The whole world remains focussed on the coronavirus pandemic; and with good cause. Every aspect of what has been seen as normal human activity in a modern society is feeling its dire effects. Like many with too much time on their hands, I have watched too much television on the subject, especially the televised news conferences of the governments of the United States and of the United Kingdom. The performances of Trump would have been pure comedy if the consequences of the pandemic had not been so grim for so many people. As for our home grown version, it is little wonder that, with every passing day, more questions about the government’s mishandling of the pandemic have been raised than answers supplied.
Perhaps Her Majesty’s Government will now be held to account with a functioning Opposition front bench now in position. We shall see. However, one can only wonder whether what passes for local government democracy in our own city-region will also resurrect those two staples of good governance – transparency and accountability. In the current crisis situation, I really cannot see how it is possible. What was known as glasnost at the fall of the old Soviet Union, transparency has never been an outstanding feature of local government hereabouts, given that councillors are currently told to cancel surgeries and meetings, and any council meetings which are held (if at all), are held on line, accountability has been kicked into touch. Even the ultimate test of accountability – elections – have been postponed for a year.
Presumably, a handful of senior councillors and council officers are making all decisions within local civic bodies. For example, the LCR Combined Authority has decided to commission the Liverpool University Heseltine Institute to investigate the economic outcomes of the present crisis. Rather presumptuous, you might think, since we have no idea when or how this pandemic will be over. One wonders who was behind this no doubt hefty expenditure and who was consulted about it. It has all the hallmarks of a previous £100,000 commission of Tory Philip Blond to report the blindingly obvious on the HS2 rail by-pass of Liverpool.
The waste disposal authority decided to close all tips, just as Liverpool council (and elsewhere, for all I know) cancelled its green bin collection service. Is it any surprise that there has been a surge in fly tipping? The Police and Crime Commissioner has done her bit to add to a growing confusion about governance in the city-region. She appointed former Wirral council leader Phil Davies to be her deputy (her fourth in a row) apparently without clearing it with him or anyone else.

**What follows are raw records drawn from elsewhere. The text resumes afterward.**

<file path="src/rtl/i2cw_pkg.sv">
package i2cw_pkg;
  localparam int BYTE_BITS = 8;
  localparam int REG_W     = 8;
  localparam int WR_W      = 4;
  localparam logic [3:0] SLOT_FIRST = 4'd1;
  localparam logic [3:0] SLOT_LAST  = 4'd8;
  localparam logic [3:0] SLOT_ACK   = 4'd9;

  typedef enum logic [1:0] {PH_IDLE, PH_LOW, PH_HIGH, PH_HOLD} phase_e;
  typedef enum logic [1:0] {RA_DATA = 2'd0, RA_CTRL = 2'd1, RA_STAT = 2'd2} reg_addr_e;

  function automatic logic [3:0] next_slot(input logic [3:0] s);
    return (s == SLOT_ACK) ? SLOT_FIRST : s + 4'd1;
  endfunction

  function automatic logic is_data_slot(input logic [3:0] s);
    return (s >= SLOT_FIRST) && (s <= SLOT_LAST);
  endfunction

  function automatic logic [REG_W-1:0] pack_ctrl(input logic tx, input logic ack,
                                                 input logic wt, input logic ien);
    return {4'b0, ien, wt, ack, tx};
  endfunction

  function automatic logic [REG_W-1:0] pack_status(input logic irqf, input logic done,
                                                   input logic full);
    return {5'b0, full, done, irqf};
  endfunction
endpackage

</file>
<file path="src/rtl/i2cw_half_timer.sv">
module i2cw_half_timer #(
  parameter int HALF_CYC = 4
) (
  input  logic clk,
  input  logic rst_n,
  input  logic run,
  output logic tick
);
  localparam int CW = (HALF_CYC > 1) ? $clog2(HALF_CYC) : 1;
  localparam logic [CW-1:0] LAST = CW'(HALF_CYC - 1);

  logic [CW-1:0] cnt;

  assign tick = run && (cnt == LAST);

  always_ff @(posedge clk or negedge rst_n) begin
    if (!rst_n)              cnt <= '0;
    else if (!run || tick)   cnt <= '0;
    else                     cnt <= cnt + 1'b1;
  end
endmodule

</file>
<file path="src/rtl/i2cw_sampler.sv">
module i2cw_sampler #(
  parameter int W = 8
) (
  input  logic         clk,
  input  logic         rst_n,
  input  logic         shift_en,
  input  logic         bit_in,
  input  logic         load,
  output logic [W-1:0] byte_q
);
  logic [W-1:0] sh;

  always_ff @(posedge clk or negedge rst_n) begin
    if (!rst_n) begin
      sh     <= '0;
      byte_q <= '0;
    end else begin
      if (shift_en) sh <= {sh[W-2:0], bit_in};
      if (load)     byte_q <= sh;
    end
  end
endmodule

</file>
<file path="src/rtl/i2cw_flags.sv">
module i2cw_flags (
  input  logic clk,
  input  logic rst_n,
  input  logic set_wait,
  input  logic set_frame,
  input  logic clr_irq,
  input  logic clr_full,
  output logic irq_f,
  output logic done_f,
  output logic full_f
);
  always_ff @(posedge clk or negedge rst_n) begin
    if (!rst_n) begin
      irq_f  <= 1'b0;
      done_f <= 1'b0;
      full_f <= 1'b0;
    end else begin
      if (set_wait || set_frame) irq_f <= 1'b1;
      else if (clr_irq)          irq_f <= 1'b0;
      if (set_frame)             done_f <= 1'b1;
      else if (clr_irq)          done_f <= 1'b0;
      if (set_frame)             full_f <= 1'b1;
      else if (clr_full)         full_f <= 1'b0;
    end
  end
endmodule

</file>
<file path="src/rtl/i2c_rx_wait.sv">
module i2c_rx_wait
  import i2cw_pkg::*;
#(
  parameter int HALF_CYC = 4
) (
  input  logic             clk,
  input  logic             rst_n,
  input  logic [1:0]       reg_addr,
  input  logic             reg_wr,
  input  logic             reg_rd,
  input  logic [WR_W-1:0]  reg_wdata,
  output logic [REG_W-1:0] reg_rdata,
  output logic             irq,
  output logic             scl_oe,
  output logic             sda_oe,
  input  logic             sda_in
);
  phase_e     st_q;
  logic [3:0] slot_q;
  logic       ack_q;
  logic       tx_mode, ack_val, wait_en, irq_en;
  logic       run, tick;
  logic       in_idle, in_hold;
  logic       ev_start, ev_rise, ev_fall, ev_wait8, ev_frame9, ev_resume;
  logic       wr_ctrl, clr_irq, rd_data;
  logic       irq_f, done_f, full_f;
  logic [BYTE_BITS-1:0] rx_byte;

  // register-side decodes
  assign wr_ctrl = reg_wr && (reg_addr == RA_CTRL);
  assign clr_irq = reg_wr && (reg_addr == RA_STAT) && !reg_wdata[0];
  assign rd_data = reg_rd && (reg_addr == RA_DATA);

  // named bus events
  assign in_idle   = (st_q == PH_IDLE);
  assign in_hold   = (st_q == PH_HOLD);
  assign run       = (st_q == PH_LOW) || (st_q == PH_HIGH);
  assign ev_start  = rd_data && !tx_mode && in_idle;
  assign ev_rise   = (st_q == PH_LOW) && tick;
  assign ev_fall   = (st_q == PH_HIGH) && tick;
  assign ev_wait8  = ev_fall && (slot_q == SLOT_LAST) && wait_en;
  assign ev_frame9 = ev_rise && (slot_q == SLOT_ACK);
  assign ev_resume = in_hold && !irq_f;

  i2cw_half_timer #(.HALF_CYC(HALF_CYC)) u_timer (
    .clk(clk), .rst_n(rst_n), .run(run), .tick(tick)
  );

  i2cw_sampler #(.W(BYTE_BITS)) u_sampler (
    .clk(clk), .rst_n(rst_n),
    .shift_en(ev_rise && is_data_slot(slot_q)),
    .bit_in(sda_in), .load(ev_frame9), .byte_q(rx_byte)
  );

  i2cw_flags u_flags (
    .clk(clk), .rst_n(rst_n),
    .set_wait(ev_wait8), .set_frame(ev_frame9),
    .clr_irq(clr_irq), .clr_full(rd_data),
    .irq_f(irq_f), .done_f(done_f), .full_f(full_f)
  );

  // control register: transmit mode out of reset
  always_ff @(posedge clk or negedge rst_n) begin
    if (!rst_n) begin
      tx_mode <= 1'b1;
      ack_val <= 1'b0;
      wait_en <= 1'b0;
      irq_en  <= 1'b0;
    end else if (wr_ctrl) begin
      tx_mode <= reg_wdata[0];
      ack_val <= reg_wdata[1];
      wait_en <= reg_wdata[2];
      irq_en  <= reg_wdata[3];
    end
  end

  // acknowledge value is frozen for the whole ninth clock
  always_ff @(posedge clk or negedge rst_n) begin
    if (!rst_n)                  ack_q <= 1'b0;
    else if (slot_q != SLOT_ACK) ack_q <= ack_val;
  end

  // SCL phase sequencer
  always_ff @(posedge clk or negedge rst_n) begin
    if (!rst_n) begin
      st_q   <= PH_IDLE;
      slot_q <= '0;
    end else begin
      case (st_q)
        PH_IDLE: if (ev_start) begin
          st_q   <= PH_LOW;
          slot_q <= SLOT_FIRST;
        end
        PH_LOW: if (tick) st_q <= PH_HIGH;
        PH_HIGH: if (ev_fall) begin
          if (ev_wait8) begin
            st_q <= PH_HOLD;
          end else if ((slot_q == SLOT_ACK) && tx_mode) begin
            st_q   <= PH_IDLE;
            slot_q <= '0;
          end else begin
            st_q   <= PH_LOW;
            slot_q <= next_slot(slot_q);
          end
        end
        PH_HOLD: if (ev_resume) begin
          st_q   <= PH_LOW;
          slot_q <= SLOT_ACK;
        end
        default: st_q <= PH_IDLE;
      endcase
    end
  end

  assign scl_oe = (st_q == PH_LOW) || in_hold;
  assign sda_oe = run && (slot_q == SLOT_ACK) && !ack_q;
  assign irq    = irq_f && irq_en;

  always_comb begin
    case (reg_addr)
      RA_DATA: reg_rdata = rx_byte;
      RA_CTRL: reg_rdata = pack_ctrl(tx_mode, ack_val, wait_en, irq_en);
      RA_STAT: reg_rdata = pack_status(irq_f, done_f, full_f);
      default: reg_rdata = '0;
    endcase
  end
endmodule

</file>
<file path="config.mk">
export PLATFORM = sky130hd
export DESIGN_NAME = i2c_rx_wait
export DESIGN_NICKNAME = d
export VERILOG_FILES = /design/src/rtl/i2cw_pkg.sv /design/src/rtl/i2cw_half_timer.sv /design/src/rtl/i2cw_sampler.sv /design/src/rtl/i2cw_flags.sv /design/src/rtl/i2c_rx_wait.sv
export SDC_FILE = /design/constraint.sdc
export NUM_CORES = 1
export LEC_CHECK = 0
export ABC_AREA = 1
export CAP_MARGIN = 20
export CELL_PAD_IN_SITES_DETAIL_PLACEMENT = 1
export CELL_PAD_IN_SITES_GLOBAL_PLACEMENT = 1
export CORE_MARGIN = 2
export CORE_UTILIZATION = 45
export DETAILED_ROUTE_END_ITERATION = 7
export DONT_BUFFER_PORTS = 1
export PLACE_DENSITY = 0.77
export SYNTH_ARGS = -nofsm -noshare
export SYNTH_HDL_FRONTEND = slang
export SYNTH_HIERARCHICAL = 1
export SYNTH_SLANG_ARGS = --single-unit
</file>
<file path="constraint.sdc">
create_clock -name clk -period 1.87 [get_ports clk]
set_input_delay 0.4675 -clock clk [delete_from_list [all_inputs] [get_ports clk]]
set_output_delay 0.4675 -clock clk [all_outputs]
set_load 0.005 [all_outputs]
</file>
Yosys cells after proc, flatten, opt, wreduce, memory -nomap -nowiden
Cells that the tools add are included.
- output and inout port bits: 11
- flip-flop bits (word level): 32
- eq/ne operators: 14
- muxes and demuxes: 21
- $add $sub $neg: 2
- order comparisons: 2
- reductions and logical operators: 36
- operator list (kind ; count):
    2-to-1 mux 4 bit ; 6
    case mux 8 bit (3 select lines) ; 1
    logical AND 1 bit ; 19
    2-to-1 mux 2 bit ; 6
    case mux 4 bit (3 select lines) ; 1
    == test 2 bit (second input constant) ; 4
    == test 4 bit (second input constant) ; 2
    case mux 2 bit (4 select lines) ; 1
    2-to-1 mux 1 bit ; 6
    != test 2 bit (second input constant) ; 3
    nonzero test 2 bit ; 3
    zero test 1 bit ; 5
    AND reduction 5 bit ; 1
    adder 4 x 1 -> 4 bit (second input constant) ; 1
    == test 2 x 1 -> 1 bit (second input constant) ; 2
    greater-or-equal comparator 4 x 1 -> 1 bit (second input constant) ; 1
    less-or-equal comparator 4 bit (second input constant) ; 1
    zero test 2 bit ; 2
    logical OR 1 bit ; 4
    != test 2 x 1 -> 1 bit (second input constant) ; 2
    != test 4 bit (second input constant) ; 1
    AND reduction 4 bit ; 1
    nonzero test 3 bit ; 1
    adder 2 x 1 -> 2 bit (second input constant) ; 1

Longest topological paths before layout
Gate-level depths: netlist (run 1).
- depth in word-level cells: 9
- mapped depth: 12
- gate-level depth less buffers: 12

Modules after synthesis
Netlist (run 1), hierarchy kept.
- by module, submodules not included (module ; cells an instance ; instances ; area an instance (um2)):
    i2c_rx_wait ; 137 ; 1 ; 895.9
    i2cw_sampler ; 68 ; 1 ; 610.6
    i2cw_flags ; 13 ; 1 ; 112.6
    i2cw_half_timer ; 10 ; 1 ; 88.8

Worst setup path before layout (run 1)
No wires, ideal clock.
- path kind: flip-flop to flip-flop
- start point: register st_q[0]
- end point: register u_sampler.byte_q[3]
- arrival time: 1.600 ns
- stages on the path, launching flop included: 11
- slack: 0.154 ns
- library setup time: 0.116 ns
- cell sequence: dfrtp_1 > inv_1 > ha_1 > nand2_1 > inv_1 > nand2_1 > nor3_1 > buf_6 > inv_2 > nand2_1 > nand2_1
- cells in the longest elaborated chain, start to end: 5
- elaborated cells between the ends (all ways): 6
- RTL lines (item ; RTL line ; text):
    start, declared ; i2c_rx_wait.sv:18 ; phase_e st_q;
    start signal, assigned ; i2c_rx_wait.sv:86 ; st_q <= PH_IDLE;
    start signal, assigned ; i2c_rx_wait.sv:91 ; st_q <= PH_LOW;
    start signal, assigned ; i2c_rx_wait.sv:94 ; PH_LOW: if (tick) st_q <= PH_HIGH;
    == test 2 x 1 -> 1 bit / == test 2 bit (equally long branches) ; i2c_rx_wait.sv:37 ; assign run = (st_q == PH_LOW) || (st_q == PH_HIGH);
    logical OR 1 bit * ; i2c_rx_wait.sv:37 ;
    via run ; i2c_rx_wait.sv:22 ; logic run, tick;
    logical AND 1 bit * ; i2cw_half_timer.sv:14 ; assign tick = run && (cnt == LAST);
    via tick ; i2c_rx_wait.sv:22 ;
    logical AND 1 bit * ; i2c_rx_wait.sv:39 ; assign ev_rise = (st_q == PH_LOW) && tick;
    logical AND 1 bit * ; i2c_rx_wait.sv:42 ; assign ev_frame9 = ev_rise && (slot_q == SLOT_ACK);
    via ev_frame9 ; i2c_rx_wait.sv:24 ; logic ev_start, ev_rise, ev_fall, ev_wait8, ev_frame9, ev_resume;
    end signal, assigned ; i2cw_sampler.sv:19 ; if (load) byte_q <= sh;
    end, declared ; i2cw_sampler.sv:9 ; output logic [W-1:0] byte_q
The timed path passes the listed nets; every way through them passes the cells marked *.
A chain may end at the register's enable or synchronous reset.

Worst setup path after layout (run 1)
- start point: register st_q[0]
- end point: output sda_oe
- cells in the longest elaborated chain, start to end: 4
- elaborated cells between the ends (all ways): 5
- RTL lines (item ; RTL line ; text):
    == test 2 x 1 -> 1 bit / == test 2 bit (equally long branches) ; i2c_rx_wait.sv:37 ;
    logical OR 1 bit * ; i2c_rx_wait.sv:37 ;
    via run ; i2c_rx_wait.sv:22 ;
    logical AND 1 bit * (2 in series) ; i2c_rx_wait.sv:116 ; assign sda_oe = run && (slot_q == SLOT_ACK) && !ack_q;
    end, declared ; i2c_rx_wait.sv:15 ; output logic sda_oe,
Marks and branches as above.
### config.mk
export PLATFORM = sky130hd
export DESIGN_NAME = swd_divider
export DESIGN_NICKNAME = d
export VERILOG_FILES = /design/src/rtl/swd_pkg.sv /design/src/rtl/swd_prescaler.sv /design/src/rtl/swd_swallow_ctrl.sv /design/src/rtl/swd_ref_div.sv /design/src/rtl/swd_divider.sv
export SDC_FILE = /design/constraint.sdc
export NUM_CORES = 1
export LEC_CHECK = 0
export BUFFER_PORTS_ARGS = -buffer_cell sky130_fd_sc_hd__buf_2
export CAP_MARGIN = 20
export CORE_MARGIN = 2
export CORE_UTILIZATION = 59
export DETAILED_ROUTE_END_ITERATION = 8
export HOLD_SLACK_MARGIN = 0.08
export PLACE_DENSITY = 0.79
export SLEW_MARGIN = 25
export SYNTH_ARGS = -nofsm -noshare
export SYNTH_HDL_FRONTEND = slang
export SYNTH_SLANG_ARGS = --single-unit
### constraint.sdc
create_clock -name clk -period 4.19 [get_ports clk]
set_input_delay 0.419 -clock clk [delete_from_list [all_inputs] [get_ports clk]]
set_output_delay 0.419 -clock clk [all_outputs]
set_load 0.02 [all_outputs]
### src/rtl/swd_pkg.sv
package swd_pkg;
   // smallest main count that still gives the swallow logic room to act
   localparam int unsigned MIN_MAIN = 3;

   typedef enum logic [1:0] {
      PRE_DIV8  = 2'd0,
      PRE_DIV16 = 2'd1,
      PRE_DIV32 = 2'd2,
      PRE_DIV64 = 2'd3
   } pre_sel_e;
endpackage

### src/rtl/swd_prescaler.sv
// Behavioural dual-modulus stage: counts down from the value supplied at
// each terminal count; the stage lasts (ld_val + 1) input cycles.
module swd_prescaler #(
   parameter int unsigned PC_W = 7
) (
   input  logic            clk,
   input  logic            rst_n,
   input  logic [PC_W-1:0] ld_val,
   output logic            tick
);
   logic [PC_W-1:0] pcnt;

   assign tick = (pcnt == '0);

   always_ff @(posedge clk or negedge rst_n) begin
      if (!rst_n) begin
         pcnt <= '0;
      end else if (tick) begin
         pcnt <= ld_val;
      end else begin
         pcnt <= pcnt - PC_W'(1);
      end
   end
endmodule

No one would dispute the need under current circumstances for councils and other representative bodies to follow the regime of lock down and social distancing just like everyone else. However, great care is required in both what is done and how it is done. Our national government has taken to hiding behind distractions like their soul mate in the White House, in order to cover their tardiness in tackling the virus. Locally, we have no need for comments on hairdressers, pointless petitions or promises of VE-day style street parties. Far better to have clear explanations of what is being done and why.
Even in these perilous times, there remain important local issues to be addressed. Despite the restrictions placed on much economic activity, for example, building was exempted. It is ironic, therefore, to see the difficulties now apparent to all, faced by the long-standing friends of Mayor Anderson. Elliot Lawless, having been arrested, can only watch his “developments” grind to a halt. Lawrence Kenwright wrings his hands as his iconic Shankly Hotel goes into administration. Peel tries to bleed as much cash from the Irish ferries as they can as they struggle to stay afloat.
These developers have had a favoured position in the economic life of the city-region, most particularly Liverpool. It would be of profound interest to so many in the region to hear an honest appraisal of them – and their contributions to the local economy – by local political leaders. I do not want to see any further encomiums of praise from the Echo, the Heseltine Institute or anyone else. We have had enough of that in the past. Just give us the truth.